Yeah, more lines of code, but I think readability trumps terseness (within reason). Some functions just use a bunch of parameters and it's not really the extra line to name the parameter that's causing the issue. Also if you're using an editor that does code folding you could just fold that block away.

I'm not sure if the transposition was intended, but your comment shows another reason why using a calculated value here is good.
Personally, I tend to put the function arguments' names from the API documentation in comments if its kind of obscure or I guess that I'll forget if I need to revisit this piece of code.

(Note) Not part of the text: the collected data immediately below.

Context: an optimization exercise on an open-source flow, tuned for small area, a short achievable clock period and few clock cycles. The choices shown serve that exercise and are no tape-out recipe. RTL that was checked went through simulation tests only; none was proved equivalent to the original. Power figures rest on the tool's default switching activity, not on a simulated workload.

Design fpga_disp_ctrl, start of the top module:
module fpga_disp_ctrl (
  input  wire        clk,
  input  wire        rst,        
  input  wire        ev_valid,
  output wire        ev_ready,
  input  wire [2:0]  ev_type,
  input  wire [7:0]  ev_data,
  output reg         intn,
  output reg         cdone,
  output reg         redraw,
  output reg         fb_we,
  output reg  [14:0] fb_addr,
  output reg  [7:0]  fb_data
);
==> flow/config.mk <==
export PLATFORM = sky130hd
export DESIGN_NAME = fpga_disp_ctrl
export DESIGN_NICKNAME = fpga_disp_ctrl
export VERILOG_FILES = /design/flow/design.v
export SDC_FILE = /design/flow/constraint.sdc
export NUM_CORES = 4
export LEC_CHECK = 0
export ABC_AREA = 1
export CAP_MARGIN = 20
export CORE_MARGIN = 2
export CORE_UTILIZATION = 40
export CTS_BUF_LIST = sky130_fd_sc_hd__clkbuf_8
export SETUP_SLACK_MARGIN = 5
export SLEW_MARGIN = 20
export SYNTH_HIERARCHICAL = 1
export SYNTH_MINIMUM_KEEP_SIZE = 0
==> flow/constraint.sdc <==
create_clock -name core_clock -period 8.0 [get_ports {clk}]
set_input_delay 1.6000 -clock core_clock [delete_from_list [all_inputs] [get_ports {clk}]]
set_output_delay 1.6000 -clock core_clock [all_outputs]
set_load 0.01 [all_outputs]
standard.sh (not shown) runs the stock make flow with config.mk's settings and CLKGATE_MAP_FILE= SYNTH_SCRIPT=/design/flow/synth_recipe.tcl, a recipe that flattens the netlist after the stock synthesis.
==> flow/flow/run.sh <==
#!/bin/bash
# Layout flow: the standard ORFS flow (standard.sh: ORFS synthesis with
# synth_recipe.tcl, floorplan, power grid, tap cells, placement, CTS, routing),
# with these changes, all passed to make as VAR=value:
#  - synthesis runs synth_recipe.tcl through flow/synth_abc.tcl, which only
#    swaps ABC's mapping script for flow/area.abc (an area-oriented mapping;
#    the flip-flops are mapped before ABC and stay as synth_recipe.tcl maps them);
#  - ADDER_MAP_FILE is empty, so adders are left to ABC as plain gates;
#  - the port buffers are plain buffers (buffer_ports -buffer_cell);
#  - any further settings in flow/extra.env, one VAR=value per line.
# make's full output goes to orfs_flow.log here; ORFS writes each step's log
# under orfs/logs/.
set -euo pipefail
here=$(pwd)
export FLOW_SYNTH_TCL="$here/synth_recipe.tcl"
export FLOW_ABC_SCRIPT="$here/flow/area.abc"
extra=("SYNTH_SCRIPT=$here/flow/synth_abc.tcl" "ADDER_MAP_FILE="
       "BUFFER_PORTS_ARGS=-buffer_cell sky130_fd_sc_hd__buf_2")
if [[ -f flow/extra.env ]]; then
  while IFS= read -r line; do
    [[ -z "$line" || "$line" == \#* ]] && continue
    extra+=("$line")
  done < flow/extra.env
fi
bash standard.sh "${extra[@]}" finish > "$here/orfs_flow.log" 2>&1
==> flow/flow/area.abc <==
strash
dch
map -a
topo
dnsize
==> flow/flow/extra.env <==
SETUP_SLACK_MARGIN=5.25
==> flow/flow/synth_abc.tcl <==
# The standard flow's synthesis script (synth_recipe.tcl, unchanged), with the ABC
# technology-mapping script replaced by the one in FLOW_ABC_SCRIPT. ABC maps
# only the combinational logic; the flip-flops are mapped before it.
proc abc {args} {
  set i [lsearch -exact $args -script]
  if {$i >= 0 && [info exists ::env(FLOW_ABC_SCRIPT)]} {
    lset args [expr {$i + 1}] $::env(FLOW_ABC_SCRIPT)
  }
  yosys abc {*}$args
}
source $::env(FLOW_SYNTH_TCL)
Testbench counts at the start, summed over its fixed seeds: cycles 661,383.
Change:
--- a/flow/design.v
+++ b/flow/design.v
@@ -93,28 +93,28 @@
     st_i     = st;
     set0_i   = set0;
     cnt_i    = cnt;
     intn_i   = intn;
     redraw_i = redraw;
     we_i     = 1'b0;
     addr_i   = fb_addr;
     data_i   = fb_data;
     if (fb_we || fresh)
       addr_i = (col_end || fresh) ? a_adj : fb_addr - 15'd148;
     if (s_scene)
       addr_i = A_TOP;
-    if (s_prog && aux)
-      addr_i[4:0] = cls_n;
-    if (s_prog || (s_cmd && aux))
-      set0_i = cls == C_SET0;
+    if (s_prog) begin
+      if (aux) addr_i[4:0] = cls_n;
+      set0_i = (aux ? cls_n : cls) == C_SET0;
+    end
     if (!rdy && s_cmd) begin
       rdy_i  = 1'b1;
       intn_i = 1'b1;
       if (set0) begin
         if (d == 8'h01) begin st_i = 3'd2; cnt_i = 9'd0; end
         else if (d == 8'h04) st_i = 3'd3;
         else begin intn_i = 1'b0; st_i = 3'd1; end
       end else begin
         if (d == 8'h00) ;
         else if (d == 8'h01) st_i = 3'd4;
         else if (d == 8'h02) begin redraw_i = 1'b1; intn_i = 1'b0; st_i = 3'd1; end
         else begin intn_i = 1'b0; st_i = 3'd1; end
@@ -249,25 +249,25 @@
       cdone  <= 1'b0;
       redraw <= 1'b0;
       fb_we  <= 1'b0;
     end else begin
       rdy    <= rdy_i && !(e_b && stall_b);
       st     <= e_r0 ? 3'd0 :
                 (e_c0 || (e_s1 && sclk_hit)) ? 3'd1 :
                 e_b ? st_b : st_i;
       cnt    <= e_r0 ? 9'd0 : e_b ? cnt_b : cnt_i;
       if (acc && ev_type == 3'd1) cs <= b0;
       if (e_r) rst_l <= b0;
       if (e_s) sclk <= b0;
-      aux    <= (e_b && aux_b) || (e_s1 && sclk_hit);
+      aux    <= e_b && aux_b;
       intn   <= e_r0 ? 1'b1 :
                 (e_c0 || (e_s1 && sclk_hit)) ? 1'b0 :
                 e_b ? intn_b : intn_i;
       cdone  <= (e_s1 && sclk_hit) ? 1'b1 : e_r1 ? 1'b0 : cdone;
       redraw <= e_n ? 1'b0 : redraw_i;
       fb_we  <= e_b ? we_b : we_i;
     end
     set0 <= set0_i;
     fb_data <= rdy ? ev_data : data_i;
     fb_addr[14:13] <= addr_i[14:13];
     fb_addr[12:7]  <= (rst || e_r0) ? 6'd0 : e_s1 ? scnt_inc : addr_i[12:7];
     fb_addr[6:5]   <= addr_i[6:5];
What happened: The new run finished clean. Worst hold slack loses 0.0078 ns. Clock skew is about the same. Non-clock buffer count went up by 13. Die area increases by about 0.4%. Clock power is lower by 20%. Count of clock-buffer cells in the layout stays the same. Final area came out higher by 3.6%. Setup slack loses 0.11 ns. Wire length climbs by 2.1%. Power fell by about 10%. Cell count rises by 0.86%. Global-route usage is higher by 0.50 points. Fmax fell by about 4%.
The RTL of the second run of this note was laid out without a check of its function.

========
Another version of the RTL of fpga_disp_ctrl (not shown whole).
Size: about 45 flip-flops, roughly 42 I/O pins, about 3500 µm² of cells after synthesis.
==> module fpga_disp_next, before the edit <==
module fpga_disp_next (
  input  wire        rdy,
  input  wire [2:0]  st,
  input  wire        cs,
  input  wire        rst_l,
  input  wire        sclk,
  input  wire        set0,
  input  wire [8:0]  cnt,
  input  wire        aux,
  input  wire        intn,
  input  wire        redraw,
  input  wire        fb_we,
  input  wire [14:0] fb_addr,
  input  wire [7:0]  fb_data,
  output reg         rdy_i,
  output reg  [2:0]  st_i,
  output reg         set0_i,
  output reg  [8:0]  cnt_i,
  output reg         intn_i,
  output reg         redraw_i,
  output reg         we_i,
  output reg  [14:0] addr_i,
  output reg  [7:0]  data_i,
  output wire        stall_b,       
  output reg  [2:0]  st_b,
  output reg  [8:0]  cnt_b,
  output wire        aux_b,
  output reg         intn_b,
  output wire        we_b,
  output wire        cs_fall,       
  output wire        sclk_inc,      
  output wire        sclk_hit,      
  output wire [5:0]  scnt_inc,
  output wire        rst_fall,      
  output wire        rst_rise       
);
  localparam [4:0] C_SKIP = 5'd28,    
                   C_SET0 = 5'd23,    
                   C_SET1 = 5'd31;    
  localparam [14:0] A_TOP = 15'd25308;
  wire [4:0] cls   = fb_addr[4:0];    
  wire [5:0] scnt  = fb_addr[12:7];   
  wire       s_prog  = st == 3'd0;
  wire       s_cmd   = st == 3'd1;
  wire       s_param = st == 3'd2;
  wire       s_scene = st == 3'd3;
  wire       s_line  = st == 3'd4;
  wire       s_data  = st == 3'd5;
  wire       s_fill  = st[2:1] == 2'b11;
  wire [7:0] d = fb_data;             
  wire [7:0] exp_c =
    (cls == 5'd0) ? "D" :
    (cls == 5'd1) ? "a" :
    (cls == 5'd2) ? "t" :
    (cls == 5'd3) ? "e" :
    (cls == 5'd4) ? ":" :
    (cls == 5'd5) ? " " :
    (cls == 5'd6) ? "D" :
    (cls == 5'd7) ? "e" :
    (cls == 5'd8) ? "c" :
    (cls == 5'd9) ? " " :
    (cls == 5'd10) ? "1" :
    (cls == 5'd11) ? "0" :
    (cls == 5'd12) ? " " :
    (cls == 5'd13) ? "2" :
    (cls == 5'd14) ? "0" :
    (cls == 5'd15) ? "1" :
    (cls == 5'd16) ? "4" :
    (cls == 5'd17) ? " " :
    (cls == 5'd18) ? "0" :
    (cls == 5'd19) ? "8" :
    (cls == 5'd20) ? ":" :
    (cls == 5'd21) ? "3" :
    (cls == 5'd22) ? "0" :
    8'h00;
  reg [4:0] cls_n;
  always @(*) begin
    cls_n = cls;
    if (cls < 5'd23) begin
      if (d == 8'h00) cls_n = (cls < 5'd5) ? 5'd0 : C_SET1;
      else if (d == exp_c) cls_n = cls + 5'd1;    
      else cls_n = (cls < 5'd5) ? C_SKIP : C_SET1;
    end else if (cls == C_SKIP && d == 8'h00) begin
      cls_n = 5'd0;
    end
  end
  wire [8:0] cnt_inc = cnt + 9'd1;
  wire       col_end = cnt[7:0] == 8'd172;    
  wire       fresh   = aux && s_data;
  wire [7:0] adj_col = fresh ? ((d < 8'd148) ? d : 8'd0) : s_scene ? 8'd0 : fb_addr[7:0];
  wire [14:0] a_adj  = A_TOP + adj_col + (!fresh && !s_scene);
  always @(*) begin
    rdy_i    = rdy;
    st_i     = st;
    set0_i   = set0;
    cnt_i    = cnt;
    intn_i   = intn;
    redraw_i = redraw;
    we_i     = 1'b0;
    addr_i   = fb_addr;
    data_i   = fb_data;
    if (fb_we || fresh || s_scene)
      addr_i = (col_end || fresh || s_scene) ? a_adj : fb_addr - 15'd148;
    if (s_prog && aux)
      addr_i[4:0] = cls_n;
    if (s_prog && !rdy) begin
      rdy_i        = 1'b1;
      intn_i       = 1'b1;
      cnt_i        = 9'd0;
      addr_i[12:7] = 6'd0;
      addr_i[4:0]  = 5'd0;
    end
    if (s_prog || (s_cmd && aux))
      set0_i = cls == C_SET0;
    if (!rdy && s_cmd) begin
      rdy_i  = 1'b1;
      intn_i = 1'b1;
      if (set0) begin
        if (d == 8'h01) begin st_i = 3'd2; cnt_i = 9'd0; end
        else if (d == 8'h04) st_i = 3'd3;
        else begin intn_i = 1'b0; st_i = 3'd1; end
      end else begin
        if (d == 8'h00) ;
        else if (d == 8'h01) st_i = 3'd4;
        else if (d == 8'h02) begin redraw_i = 1'b1; intn_i = 1'b0; st_i = 3'd1; end
        else begin intn_i = 1'b0; st_i = 3'd1; end
      end
    end
    if (!rdy && s_scene) begin
      intn_i = 1'b0;
      st_i   = 3'd1;
      if (d[7:2] == 6'd0) begin
        st_i     = (d[1:0] == 2'd1) ? 3'd7 : 3'd6;
        redraw_i = 1'b1;
        we_i     = 1'b1;
        data_i   = (d[1:0] == 2'd2) ? 8'h30 : (d[1:0] == 2'd3) ? 8'h0C : 8'h00;
        cnt_i    = 9'd1;
      end else begin
        rdy_i = 1'b1;
      end
    end
    if (s_fill) begin
      we_i = 1'b1;
      if (col_end)
        cnt_i = {(fb_addr[7:0] >= 8'd49) && (fb_addr[7:0] <= 8'd96), 8'd1};
      else
        cnt_i[7:0] = cnt_inc[7:0];
      if (st[0])
        data_i = (cnt[8] && cnt[7:0] >= 8'd62 && cnt[7:0] <= 8'd109) ? 8'hFC : 8'h00;
      if (fb_addr == 15'd295) begin               
        rdy_i = 1'b1;
        st_i  = 3'd1;
      end
    end
  end
  wire trig = cnt[7:0] == 8'd188;
  assign stall_b = cs && (s_cmd || s_scene);
  assign aux_b   = cs && ((s_prog && !cnt[8] && cnt[8:1] != 8'd0) || s_line);
  assign we_b    = cs && s_data && !trig && cnt[7:0] < 8'd172;
  always @(*) begin
    st_b   = st;
    cnt_b  = cnt;
    intn_b = intn;
    if (cs) begin
      case (st)
        3'd0:  if (!cnt[8]) cnt_b = cnt_inc;
        3'd2: begin
          if (cnt[1:0] == 2'd3) begin intn_b = 1'b0; st_b = 3'd1; end
          else cnt_b = cnt_inc;
        end
        3'd4: begin
          cnt_b  = 9'd240;
          st_b   = 3'd5;
          intn_b = 1'b1;
        end
        3'd5: begin
          if (trig) begin
            st_b   = 3'd4;
            intn_b = 1'b0;
          end else begin
            cnt_b = cnt_inc;
          end
        end
        default: ;
      endcase
    end
  end
  assign cs_fall  = cs && !s_prog;
  assign sclk_inc = !sclk && !cs && s_prog;
  assign sclk_hit = sclk_inc && scnt == 6'd19;        
  assign scnt_inc = {scnt[4:0], ~(scnt[5] ^ scnt[4])};
  assign rst_fall = rst_l;
  assign rst_rise = !rst_l;
endmodule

As in...

    texImage2D(100, 200, 300,
        0 /*start*/, Math.PI*2 /*end*/, /*ctrClockwise*/ false);
Doesn't Smalltalk have a convention whereby the name of the function specifies the purpose of the variables, like

    arcWithCenterX: withCenterY:
or similar? (I vaguely recall this, but can't find any examples online.)
Yeah, and Objective-C and now Swift inherited that same convention.

Objective-C:

    [self frob:param1 withObject:param2];
Swift:

    self.frob(param1, withObject:param2)
after going through and starting to learn Swift, I really wish

  self.frob(param1, withObject:param2)
could be written as

  self.[frob:param1 withObject:param2]
In an old job, I saw some code like this

    refunder.Refund(orderId, customerEmail, true, false, payment=="visa", order.shipping == 0, true, true, order.day == "sunday")
Not verbatim, but you get the idea -- and yes, the refund method was even more confusing than then invocation
Ugh, what about avoiding flags entirely? I think "slightly" different behaviour is a smell of god-functions. Why not split the functionality in two, perhaps composable, functions?
This would be a great case for pattern matching in Elixir.
Wouldn't the use of named parameters solve the confusion aspect that's cited as the reason to not use boolean parameters? Not that the use of enums or distinct function wrappers is a bad approach (it's probably more elegant), but the hash approach does eliminate quite a bit of ambiguity.

With languages that include full pattern matching support and atom/symbol literals (like Erlang and friends, for example, and like most other functional languages IIRC), you could alternately match on a particular symbol instead of relying on a boolean flag.

the problem with the "distinct functions" case is if end up doing this:

  if is_gain: calc_formula_is_gain(a, b)
  else: calc_formula(a, b)
However a completly agree it makes sense with sin/cos functions.
Or hover your mouse over the call, and see the prototype in a popup. Its maybe easier than visually parsing that complex enum form.

The problem with enums as class members is, they have to be scoped when used. I wish that method invocation included the scope of the class being called on.